I think most musical theatre fans know that Merrily We Roll Along will be receiving an Encores! production in February 2012. Directed by James LaPine, the show will star Colin Donnell as Frank, Celia Keenan-Bolger as Mary, Lin-Manuel Miranda as Charley, Elizabeth Stanley as Gussie and Betsy Wolfe as Beth.
What is different to other Encores! runs is that this will not be a production of the original version of the show, but of the 1985 revised version of the show, as Stephen Sondheim confirmed on Playbill today:
Under Lapine’s direction, George (Furth) and I revised it, particularly the first half of the first act, in 1985, when Lapine did it at La Jolla [Playhouse], and this is essentially that version. I’m meeting Lapine tonight and it’s one of the things we’re going to talk about: which aspects of which version we’re going to use. It’ll essentially be the 1985 [script and score], which has additional songs, things like that. George and I got it the way we wanted to, finally, in the 1990s when we did it in Leicester, England, and that’s the version that’s been done since. It was the version that was done down at the Kennedy Center in 2002, and that’s based on the Lapine version.
The article mentions the idea of a Broadway transfer in passing and I wonder what would happen then, if the 1990s version of the show is meant to be the “official” version. Will they make the changes to what gets done at Encores!? At any rate, it is nice to see this show get another high profile outing that could lead to a Broadway revival.
I’m one of the few people that can find things to like in even Sondheim’s less successful shows, and Merrily We Roll Along is probably the one I enjoy most. So I welcome any revival/revision. That said, I’ve only heard the original version of the score, so I can’t say too much about what’s been revised between then and now, but I completely trust Sondheim and Lapine to make it work.
Now, just some general thoughts about the show: I find Merrily We Roll Along to be perhaps the riskiest of Sondheim’s shows, because of the structure and I can imagine it being a tough sit for the audience. Though, it’s probably his only failure that still managed to crank out several well-known standards. Also, it’s always saddened me that the biggest problem with the show was the libretto. In Company, Furth wrote what I consider one of the top three best books of a musical, so what went wrong with Merrily We Roll Along? In Finishing the Hat, Sondheim is very vague on what made the book so mediocre, so I’d love to find out specifically what led to the constant revisions.

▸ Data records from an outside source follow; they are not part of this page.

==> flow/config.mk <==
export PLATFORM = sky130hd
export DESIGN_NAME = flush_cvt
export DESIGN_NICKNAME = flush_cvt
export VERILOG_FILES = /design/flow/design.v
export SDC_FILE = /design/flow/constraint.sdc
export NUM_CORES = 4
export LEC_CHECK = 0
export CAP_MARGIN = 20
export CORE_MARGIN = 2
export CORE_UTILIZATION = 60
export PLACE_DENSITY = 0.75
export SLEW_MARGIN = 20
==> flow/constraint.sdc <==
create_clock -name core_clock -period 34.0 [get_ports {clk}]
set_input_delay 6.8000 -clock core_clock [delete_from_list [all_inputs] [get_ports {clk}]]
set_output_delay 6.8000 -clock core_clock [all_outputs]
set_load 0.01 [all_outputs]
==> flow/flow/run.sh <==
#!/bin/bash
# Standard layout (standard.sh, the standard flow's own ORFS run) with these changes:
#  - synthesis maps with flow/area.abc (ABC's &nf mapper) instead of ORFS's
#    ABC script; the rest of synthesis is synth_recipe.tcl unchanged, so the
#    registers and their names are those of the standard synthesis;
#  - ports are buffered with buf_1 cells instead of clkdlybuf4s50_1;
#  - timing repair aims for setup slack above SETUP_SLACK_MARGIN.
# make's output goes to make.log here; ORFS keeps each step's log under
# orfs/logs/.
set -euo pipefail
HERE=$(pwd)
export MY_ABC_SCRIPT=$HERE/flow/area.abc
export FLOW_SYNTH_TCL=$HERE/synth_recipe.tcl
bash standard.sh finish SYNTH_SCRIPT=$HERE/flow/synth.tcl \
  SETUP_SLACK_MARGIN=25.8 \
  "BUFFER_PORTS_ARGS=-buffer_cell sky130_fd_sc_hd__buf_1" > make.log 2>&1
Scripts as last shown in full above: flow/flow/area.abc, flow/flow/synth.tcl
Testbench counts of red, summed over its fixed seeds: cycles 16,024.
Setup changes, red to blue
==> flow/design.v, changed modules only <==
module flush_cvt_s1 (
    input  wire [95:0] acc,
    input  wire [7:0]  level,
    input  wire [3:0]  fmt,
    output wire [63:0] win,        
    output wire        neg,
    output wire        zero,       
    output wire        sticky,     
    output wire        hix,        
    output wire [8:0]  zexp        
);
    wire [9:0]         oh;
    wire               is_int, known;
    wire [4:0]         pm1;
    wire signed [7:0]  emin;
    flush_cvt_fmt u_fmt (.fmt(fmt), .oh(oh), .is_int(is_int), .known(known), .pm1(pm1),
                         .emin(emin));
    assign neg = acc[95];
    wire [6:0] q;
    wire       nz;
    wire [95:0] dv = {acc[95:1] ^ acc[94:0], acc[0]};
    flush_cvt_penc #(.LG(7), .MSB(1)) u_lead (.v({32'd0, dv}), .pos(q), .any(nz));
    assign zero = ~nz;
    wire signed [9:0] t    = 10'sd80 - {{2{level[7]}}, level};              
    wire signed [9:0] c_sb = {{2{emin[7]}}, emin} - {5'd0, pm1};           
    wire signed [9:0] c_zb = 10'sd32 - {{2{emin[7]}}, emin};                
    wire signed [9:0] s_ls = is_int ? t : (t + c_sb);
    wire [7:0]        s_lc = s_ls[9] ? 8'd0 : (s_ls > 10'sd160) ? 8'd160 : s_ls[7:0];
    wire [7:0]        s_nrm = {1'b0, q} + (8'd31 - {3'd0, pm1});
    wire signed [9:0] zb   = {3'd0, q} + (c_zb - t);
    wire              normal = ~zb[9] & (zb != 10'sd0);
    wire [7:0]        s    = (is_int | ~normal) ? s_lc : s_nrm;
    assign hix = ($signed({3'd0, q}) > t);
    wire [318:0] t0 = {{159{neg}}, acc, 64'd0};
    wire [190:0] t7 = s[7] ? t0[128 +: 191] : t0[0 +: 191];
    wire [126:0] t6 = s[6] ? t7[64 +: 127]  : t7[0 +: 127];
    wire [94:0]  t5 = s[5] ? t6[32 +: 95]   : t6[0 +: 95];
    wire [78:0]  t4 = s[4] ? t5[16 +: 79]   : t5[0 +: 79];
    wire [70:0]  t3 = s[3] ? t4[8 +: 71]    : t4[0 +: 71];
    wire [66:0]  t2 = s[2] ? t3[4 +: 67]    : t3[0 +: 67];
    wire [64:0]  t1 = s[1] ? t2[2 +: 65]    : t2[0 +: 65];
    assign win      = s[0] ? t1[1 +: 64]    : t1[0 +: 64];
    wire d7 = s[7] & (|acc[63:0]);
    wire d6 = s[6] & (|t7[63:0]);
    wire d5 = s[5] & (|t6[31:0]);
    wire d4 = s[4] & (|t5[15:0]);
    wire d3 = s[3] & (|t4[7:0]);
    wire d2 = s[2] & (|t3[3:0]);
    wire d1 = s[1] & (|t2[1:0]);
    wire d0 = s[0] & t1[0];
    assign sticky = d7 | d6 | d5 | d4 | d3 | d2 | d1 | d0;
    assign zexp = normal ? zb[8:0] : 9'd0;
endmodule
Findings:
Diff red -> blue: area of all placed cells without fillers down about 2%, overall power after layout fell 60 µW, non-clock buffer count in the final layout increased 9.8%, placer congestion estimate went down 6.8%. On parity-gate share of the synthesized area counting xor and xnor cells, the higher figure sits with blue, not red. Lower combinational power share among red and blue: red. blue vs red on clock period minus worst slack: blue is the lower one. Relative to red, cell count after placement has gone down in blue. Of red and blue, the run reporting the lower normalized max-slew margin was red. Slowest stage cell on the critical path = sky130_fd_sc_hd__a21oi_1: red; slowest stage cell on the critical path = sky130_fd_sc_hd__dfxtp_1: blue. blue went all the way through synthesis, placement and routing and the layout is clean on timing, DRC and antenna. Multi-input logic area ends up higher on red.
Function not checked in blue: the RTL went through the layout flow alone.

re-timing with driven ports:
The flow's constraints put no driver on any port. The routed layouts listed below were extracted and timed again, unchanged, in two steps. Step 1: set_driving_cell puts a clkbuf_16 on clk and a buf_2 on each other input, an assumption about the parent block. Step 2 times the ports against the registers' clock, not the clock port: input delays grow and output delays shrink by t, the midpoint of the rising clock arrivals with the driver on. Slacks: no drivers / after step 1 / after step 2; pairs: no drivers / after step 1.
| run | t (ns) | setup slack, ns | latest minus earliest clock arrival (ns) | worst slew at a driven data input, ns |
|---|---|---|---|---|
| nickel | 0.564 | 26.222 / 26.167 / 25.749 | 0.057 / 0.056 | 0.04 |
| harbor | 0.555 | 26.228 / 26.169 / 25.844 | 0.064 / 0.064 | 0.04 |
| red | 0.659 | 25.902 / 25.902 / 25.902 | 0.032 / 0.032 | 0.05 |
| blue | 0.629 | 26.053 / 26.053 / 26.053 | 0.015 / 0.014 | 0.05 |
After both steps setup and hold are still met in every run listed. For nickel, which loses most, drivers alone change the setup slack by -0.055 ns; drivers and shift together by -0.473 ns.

I’m so excited for this. I think we’re long overdue a good production of Merrily, and with Lapine at the helm and a cast of this calibre I wouldn’t rule out a Broadway transfer.
I have to say, Lin-Manuel Miranda as Charley is one of the most exciting casting decisions I’ve seen in a very long time. I hope this freshness is shared by the whole production.
Broadway transfer please?
Miranda as Charley is AMAZING. I’m really excited to see how that turns out.

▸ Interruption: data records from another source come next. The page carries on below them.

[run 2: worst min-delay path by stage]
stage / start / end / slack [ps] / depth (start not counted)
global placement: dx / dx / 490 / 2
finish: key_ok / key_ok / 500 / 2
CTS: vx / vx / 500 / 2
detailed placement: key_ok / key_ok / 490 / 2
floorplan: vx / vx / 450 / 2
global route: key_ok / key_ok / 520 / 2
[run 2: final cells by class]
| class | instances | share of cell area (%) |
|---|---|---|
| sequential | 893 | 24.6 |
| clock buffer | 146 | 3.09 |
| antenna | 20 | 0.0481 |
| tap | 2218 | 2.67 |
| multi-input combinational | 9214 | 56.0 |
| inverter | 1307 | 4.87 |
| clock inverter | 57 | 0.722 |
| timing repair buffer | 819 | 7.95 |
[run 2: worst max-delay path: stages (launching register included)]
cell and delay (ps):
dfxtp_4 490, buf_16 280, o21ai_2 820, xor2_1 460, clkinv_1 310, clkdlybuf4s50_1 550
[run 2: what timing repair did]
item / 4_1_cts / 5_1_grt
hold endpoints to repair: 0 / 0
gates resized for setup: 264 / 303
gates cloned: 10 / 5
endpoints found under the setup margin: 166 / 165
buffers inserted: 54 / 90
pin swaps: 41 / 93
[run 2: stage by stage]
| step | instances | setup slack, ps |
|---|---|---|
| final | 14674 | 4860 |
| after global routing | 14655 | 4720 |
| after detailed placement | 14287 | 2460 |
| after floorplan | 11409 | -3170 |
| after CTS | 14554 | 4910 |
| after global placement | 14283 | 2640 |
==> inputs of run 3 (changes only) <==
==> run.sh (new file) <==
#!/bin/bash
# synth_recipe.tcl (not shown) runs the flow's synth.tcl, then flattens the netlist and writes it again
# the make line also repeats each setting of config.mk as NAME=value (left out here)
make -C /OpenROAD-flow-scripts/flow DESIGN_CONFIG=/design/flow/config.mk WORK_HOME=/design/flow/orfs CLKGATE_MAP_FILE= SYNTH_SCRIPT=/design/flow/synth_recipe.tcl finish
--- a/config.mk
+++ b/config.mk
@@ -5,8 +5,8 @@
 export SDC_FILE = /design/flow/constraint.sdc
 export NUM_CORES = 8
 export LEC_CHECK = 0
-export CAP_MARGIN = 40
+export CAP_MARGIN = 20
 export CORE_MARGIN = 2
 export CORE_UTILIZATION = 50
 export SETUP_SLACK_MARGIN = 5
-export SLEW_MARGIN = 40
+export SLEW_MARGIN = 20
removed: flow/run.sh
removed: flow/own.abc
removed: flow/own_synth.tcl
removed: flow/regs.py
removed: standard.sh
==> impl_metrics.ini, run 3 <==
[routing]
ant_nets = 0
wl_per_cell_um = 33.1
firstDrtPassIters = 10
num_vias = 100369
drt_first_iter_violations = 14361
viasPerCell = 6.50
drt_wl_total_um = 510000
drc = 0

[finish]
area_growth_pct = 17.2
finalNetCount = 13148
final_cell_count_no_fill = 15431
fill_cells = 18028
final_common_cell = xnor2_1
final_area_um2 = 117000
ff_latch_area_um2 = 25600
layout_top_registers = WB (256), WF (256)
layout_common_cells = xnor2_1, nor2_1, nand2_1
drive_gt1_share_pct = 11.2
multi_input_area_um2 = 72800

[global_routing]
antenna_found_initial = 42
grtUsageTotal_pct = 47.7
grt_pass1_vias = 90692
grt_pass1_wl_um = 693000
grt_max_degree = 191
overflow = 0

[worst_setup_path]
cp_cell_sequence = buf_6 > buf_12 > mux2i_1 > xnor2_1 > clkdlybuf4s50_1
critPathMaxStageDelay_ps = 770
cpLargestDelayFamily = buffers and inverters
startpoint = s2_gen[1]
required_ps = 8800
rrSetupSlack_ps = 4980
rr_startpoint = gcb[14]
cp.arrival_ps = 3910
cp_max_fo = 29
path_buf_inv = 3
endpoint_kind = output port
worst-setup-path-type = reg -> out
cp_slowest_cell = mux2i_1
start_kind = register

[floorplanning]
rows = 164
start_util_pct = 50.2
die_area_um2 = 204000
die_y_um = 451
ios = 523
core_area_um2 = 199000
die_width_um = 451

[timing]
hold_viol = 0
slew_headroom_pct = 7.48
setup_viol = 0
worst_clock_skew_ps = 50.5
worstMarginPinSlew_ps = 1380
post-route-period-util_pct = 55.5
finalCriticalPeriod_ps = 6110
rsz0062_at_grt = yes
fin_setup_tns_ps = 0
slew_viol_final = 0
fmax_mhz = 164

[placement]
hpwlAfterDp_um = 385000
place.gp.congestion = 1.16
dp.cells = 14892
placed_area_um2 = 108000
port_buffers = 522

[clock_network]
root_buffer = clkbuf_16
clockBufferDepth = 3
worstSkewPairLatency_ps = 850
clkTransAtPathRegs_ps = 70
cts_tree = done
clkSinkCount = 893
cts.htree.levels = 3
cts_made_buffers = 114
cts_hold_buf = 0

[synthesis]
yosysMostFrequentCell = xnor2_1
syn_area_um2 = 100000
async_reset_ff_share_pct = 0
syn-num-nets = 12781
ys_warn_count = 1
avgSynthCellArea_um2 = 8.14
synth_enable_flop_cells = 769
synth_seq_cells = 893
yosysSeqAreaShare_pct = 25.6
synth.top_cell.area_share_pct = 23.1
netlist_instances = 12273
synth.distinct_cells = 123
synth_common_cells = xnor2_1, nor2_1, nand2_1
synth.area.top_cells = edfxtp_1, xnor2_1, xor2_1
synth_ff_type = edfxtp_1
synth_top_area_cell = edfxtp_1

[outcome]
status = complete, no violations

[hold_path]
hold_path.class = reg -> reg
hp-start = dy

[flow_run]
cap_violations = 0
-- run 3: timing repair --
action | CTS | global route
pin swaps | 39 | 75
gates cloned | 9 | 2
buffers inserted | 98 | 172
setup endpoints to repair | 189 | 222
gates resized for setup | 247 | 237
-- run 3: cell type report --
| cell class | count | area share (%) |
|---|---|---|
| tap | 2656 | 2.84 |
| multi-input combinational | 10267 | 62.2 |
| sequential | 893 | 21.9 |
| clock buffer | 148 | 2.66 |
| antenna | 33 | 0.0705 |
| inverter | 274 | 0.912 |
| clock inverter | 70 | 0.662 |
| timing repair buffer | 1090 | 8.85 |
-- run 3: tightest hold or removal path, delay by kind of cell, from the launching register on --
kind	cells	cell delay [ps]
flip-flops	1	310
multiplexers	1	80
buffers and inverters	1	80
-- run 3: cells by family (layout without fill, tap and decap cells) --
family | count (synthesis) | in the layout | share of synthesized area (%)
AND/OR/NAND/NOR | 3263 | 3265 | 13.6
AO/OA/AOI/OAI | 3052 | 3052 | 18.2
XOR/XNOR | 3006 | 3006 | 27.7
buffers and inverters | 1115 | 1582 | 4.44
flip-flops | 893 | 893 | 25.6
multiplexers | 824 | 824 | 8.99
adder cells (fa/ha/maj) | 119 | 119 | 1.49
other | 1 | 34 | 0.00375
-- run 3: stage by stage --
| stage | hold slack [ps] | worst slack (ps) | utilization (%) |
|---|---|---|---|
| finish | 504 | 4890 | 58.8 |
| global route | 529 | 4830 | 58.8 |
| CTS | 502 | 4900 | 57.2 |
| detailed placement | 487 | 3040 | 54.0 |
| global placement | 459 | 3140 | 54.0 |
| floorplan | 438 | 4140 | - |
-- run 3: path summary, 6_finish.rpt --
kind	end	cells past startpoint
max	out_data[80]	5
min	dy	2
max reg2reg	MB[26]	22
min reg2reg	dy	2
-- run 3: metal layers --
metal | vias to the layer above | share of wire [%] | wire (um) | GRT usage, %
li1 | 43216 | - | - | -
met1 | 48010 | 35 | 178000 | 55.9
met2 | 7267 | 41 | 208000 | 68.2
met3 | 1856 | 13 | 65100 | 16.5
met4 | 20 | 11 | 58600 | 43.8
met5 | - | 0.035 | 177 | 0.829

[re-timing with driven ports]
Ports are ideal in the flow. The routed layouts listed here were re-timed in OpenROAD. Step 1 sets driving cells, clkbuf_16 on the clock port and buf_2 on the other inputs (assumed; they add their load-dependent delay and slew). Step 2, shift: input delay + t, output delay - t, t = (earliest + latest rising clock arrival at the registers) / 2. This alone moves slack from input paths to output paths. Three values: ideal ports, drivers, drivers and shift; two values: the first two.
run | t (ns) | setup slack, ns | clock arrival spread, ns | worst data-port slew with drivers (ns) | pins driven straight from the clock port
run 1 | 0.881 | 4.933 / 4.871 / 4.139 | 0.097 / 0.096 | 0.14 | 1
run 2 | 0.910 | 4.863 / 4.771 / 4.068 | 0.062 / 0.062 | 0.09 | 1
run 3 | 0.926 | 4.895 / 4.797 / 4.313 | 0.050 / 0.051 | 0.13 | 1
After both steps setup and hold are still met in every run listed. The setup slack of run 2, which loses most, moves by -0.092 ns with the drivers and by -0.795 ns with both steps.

I think it’s clear that the biggest problem with the show was Hal Prince’s direction. This is certainly evident in the video footage that exists of the show and Prince himself acknowledges that he struggled with directing the piece. Problems with the book were most surely secondary to that and possibly even as a result of it. Prince, in his past collaborations with Sondheim, seems to have often been responsible for steering the writing of the piece as it was being created.
I still feel that the main problem with the libretto is its backwards nature (literally). Don’t get me wrong, it’s a great show and wonderfully constructed, but as history has shown, people just don’t get the fact that it’s going backwards. They didn’t get that even when it was a Kaufman and Hart play. We’ve had revivals that did everything but have pages fly off the calendar in reverse motion, and people still didn’t get it.

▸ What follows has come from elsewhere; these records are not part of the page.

What follows belongs to an exercise in optimizing a design on an open flow for small area, a short achievable clock period and few clock cycles; a production flow would make more cautious choices.
Where RTL was checked, it was by simulation tests only, not by an equivalence proof against the original.
Power figures rest on the tool's default switching activity, not on a simulated workload.

old:
// turf_dec
module turf_dec (
    input  wire       clk,
    input  wire       rst,         
    input  wire       start,       
    input  wire [6:0] width_m1,    
    input  wire       in_valid,
    input  wire [7:0] in_data,
    output wire       in_ready,
    output reg        out_valid,
    output reg  [7:0] out_data,
    output reg        out_last,    
    input  wire       out_ready,
    output wire       err
);
    localparam QN = 2;             
    localparam QW = 1;             
    localparam [1:0] G_LIT = 2'd0,   
                     G_ABV = 2'd2,   
                     G_DLT = 2'd3;   
    localparam [2:0] P_IDLE = 3'd0,
                     P_HDR  = 3'd1,    
                     P_RAW  = 3'd2,    
                     P_TOK  = 3'd3,    
                     P_EXT  = 3'd4,    
                     P_LIT  = 3'd5,    
                     P_REPV = 3'd6,    
                     P_DLT  = 3'd7;    
    reg  [6:0] wm;                 
    reg        bv, skv;
    reg  [7:0] bd, sk;
    reg        p_pop;
    assign in_ready = !skv;
    wire   take     = in_valid && !skv;
    always @(posedge clk) begin
        if (rst || start) begin
            bv  <= 1'b0;
            skv <= 1'b0;
        end else begin
            if (!bv || p_pop) begin
                bv <= skv || take;
                bd <= skv ? sk : in_data;
                skv <= 1'b0;
            end else if (take) begin
                skv <= 1'b1;
                sk  <= in_data;
            end
        end
    end
    reg  [2:0] ps;
    reg        perr;
    reg  [1:0] hcnt;
    reg  [8:0] brem;               
    reg        big;                
    reg  [7:0] xq;                 
    reg  [6:0] tokl;               
    reg  [1:0] ttyp;
    reg  [6:0] tq;                 
    reg        dodd;               
    reg        rdone;              
    reg        q_full;
    reg        push;
    reg  [1:0] push_t;
    reg  [6:0] push_c;
    reg  [2:0] ps_n;
    reg        perr_n;
    assign err = perr;
    wire body_end = !big && brem == 9'd0;
    wire body_one = !big && brem == 9'd1;    
    wire ext      = bd[5:1] == 5'b11111;      
    wire is_tok   = (ps == P_TOK);
    wire [7:0] lq    = is_tok ? {2'd0, bd[5:0]} : bd;       
    wire [6:0] mq    = is_tok ? {1'b0, bd[5:0]} : bd[6:0] + 7'd62;
  ...
Settings: LEC_CHECK=0, ABC_CLOCK_PERIOD_IN_PS=3000, CAP_MARGIN=20, CORE_MARGIN=2, CORE_UTILIZATION=40, CTS_BUF_LIST=sky130_fd_sc_hd__clkbuf_8, CTS_CLUSTER_DIAMETER=50, CTS_CLUSTER_SIZE=15, PLACE_DENSITY=0.6, SETUP_SLACK_MARGIN=5, SLEW_MARGIN=20; clock period 8.0 ns.
run.sh (not shown) runs the stock make flow with config.mk's settings and CLKGATE_MAP_FILE= SYNTH_SCRIPT=/design/flow/synth_recipe.tcl, a recipe that flattens the netlist after the stock synthesis.
Changes in new relative to old:
--- a/flow/design.v
+++ b/flow/design.v
@@ -219,14 +219,15 @@
     reg  [1:0] ct;
     reg  [6:0] cc;
     reg  [7:0] cval;
     reg        okv;                
     reg  [7:0] okd;
     reg        okl;
-    wire       byp     = !cv && push && !okv;
-    wire       emit    = (cv || push) && !okv;
+    wire       pushb   = bv && !perr && (ps == P_RAW || ps == P_LIT || ps == P_REPV || ps == P_DLT);
+    wire       byp     = !cv && pushb && !okv;
+    wire       emit    = (cv || pushb) && !okv;
     wire       cfree   = !cv || (emit && cc == 7'd0);
     wire       q_empty = (qn == 0);
     wire       q_pop   = cfree && !q_empty;
     wire       q_push  = push && !(cfree && q_empty);
     wire [1:0] st      = cv ? ct : push_t;        
     wire [7:0] sv      = cv ? cval : bd;
==> comparison <==
- Looking at the reports, new completed the entire flow and the layout it produced met the timing, design-rule and antenna checks.
- The number of buffer and inverter instances along the worst setup path of new exceeds that of old by 1.
- In the tables for new and old, growth of design area from synthesis to finish reads higher with old.
- new ends up with a area inside the core boundary that is 740 um2 higher than in old.
- Total power of the final layout: old vs new, no meaningful difference
- | share of power burned in combinational logic | higher: new |
- The run showing the greater register-to-register slack is new.
- Class of the most critical setup path: reg -> out -> old, reg -> reg -> new
Function was not checked in any run of this note: the RTL went through the layout flow alone.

In my opinion, one of the things that people don’t like about the show is that they’re forced to feel sorry for the main character because of the structure — they watch this asshole Frank become innocent (thereby hitting the audience over the head with “He wasn’t always like this!” at a point when they no longer care because they’re being forced to remember it), rather than being able to sympathize with the anti-hero because he’s a decent guy turned into a creep by the world around him. People want to “want” to feel sorry for the main character, rather than being forced by rewinding the video just after something important happens (like Uncle Mortie stopping the movie to remind you the villain was once a nice guy). It’s incredibly frustrating, and it shuts out the audience.
I know it’s Sondheim, I know he’s “the greatest,” I know it’s innovative … I don’t give a flying shit, put the damn thing back to front so people can actually appreciate the story. You want them to care about him? Switch the damn thing round, and restore the graduation speech book-ends when that’s done so that you’ve got a coherent whole at the end of the day. You can slave over an oatmeal all you want in hopes of making it a souffle, but it won’t ever be one unless you drastically change the ingredients.